__Problem description__: All records should be written out again exactly.

__Dataset__:
Start of Block

Background: an optimization exercise with open tools, aiming at small area, a short achievable clock period and few clock cycles. Do not read the settings as production practice. At most, simulation tests tie the RTL to the original design; equivalence was not proved. For run 1, only the layout was checked, not whether the RTL still works. No activity file was given, so power comes from the tool's default toggle rates.

**flow/config.mk**
```make
export PLATFORM = sky130hd
export DESIGN_NAME = ssdv_recoder
export DESIGN_NICKNAME = ssdv_recoder
export VERILOG_FILES = /design/flow/design.v
export SDC_FILE = /design/flow/constraint.sdc
export NUM_CORES = 4
export LEC_CHECK = 0
export CAP_MARGIN = 20
export CORE_MARGIN = 2
export CORE_UTILIZATION = 40
export PLACE_DENSITY = 0.6
export SETUP_SLACK_MARGIN = 3.6
export SLEW_MARGIN = 20
export SYNTH_MEMORY_MAX_BITS = 65536
export TNS_END_PERCENT = 5
```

End of Block

__Result below__:
Background: an optimization exercise with open tools, aiming at small area, a short achievable clock period and few clock cycles. Do not read the settings as production practice. At most, simulation tests tie the RTL to the original design; equivalence was not proved. For run 1, only the layout was checked, not whether the RTL still works. No activity file was given, so power comes from the tool's default toggle rates.

**flow/config.mk**
```make
export PLATFORM = sky130hd
export DESIGN_NAME = ssdv_recoder
export DESIGN_NICKNAME = ssdv_recoder
export VERILOG_FILES = /design/flow/design.v
export SDC_FILE = /design/flow/constraint.sdc
export NUM_CORES = 4
export LEC_CHECK = 0
export CAP_MARGIN = 20
export CORE_MARGIN = 2
export CORE_UTILIZATION = 40
export PLACE_DENSITY = 0.6
export SETUP_SLACK_MARGIN = 3.6
export SLEW_MARGIN = 20
export SYNTH_MEMORY_MAX_BITS = 65536
export TNS_END_PERCENT = 5
```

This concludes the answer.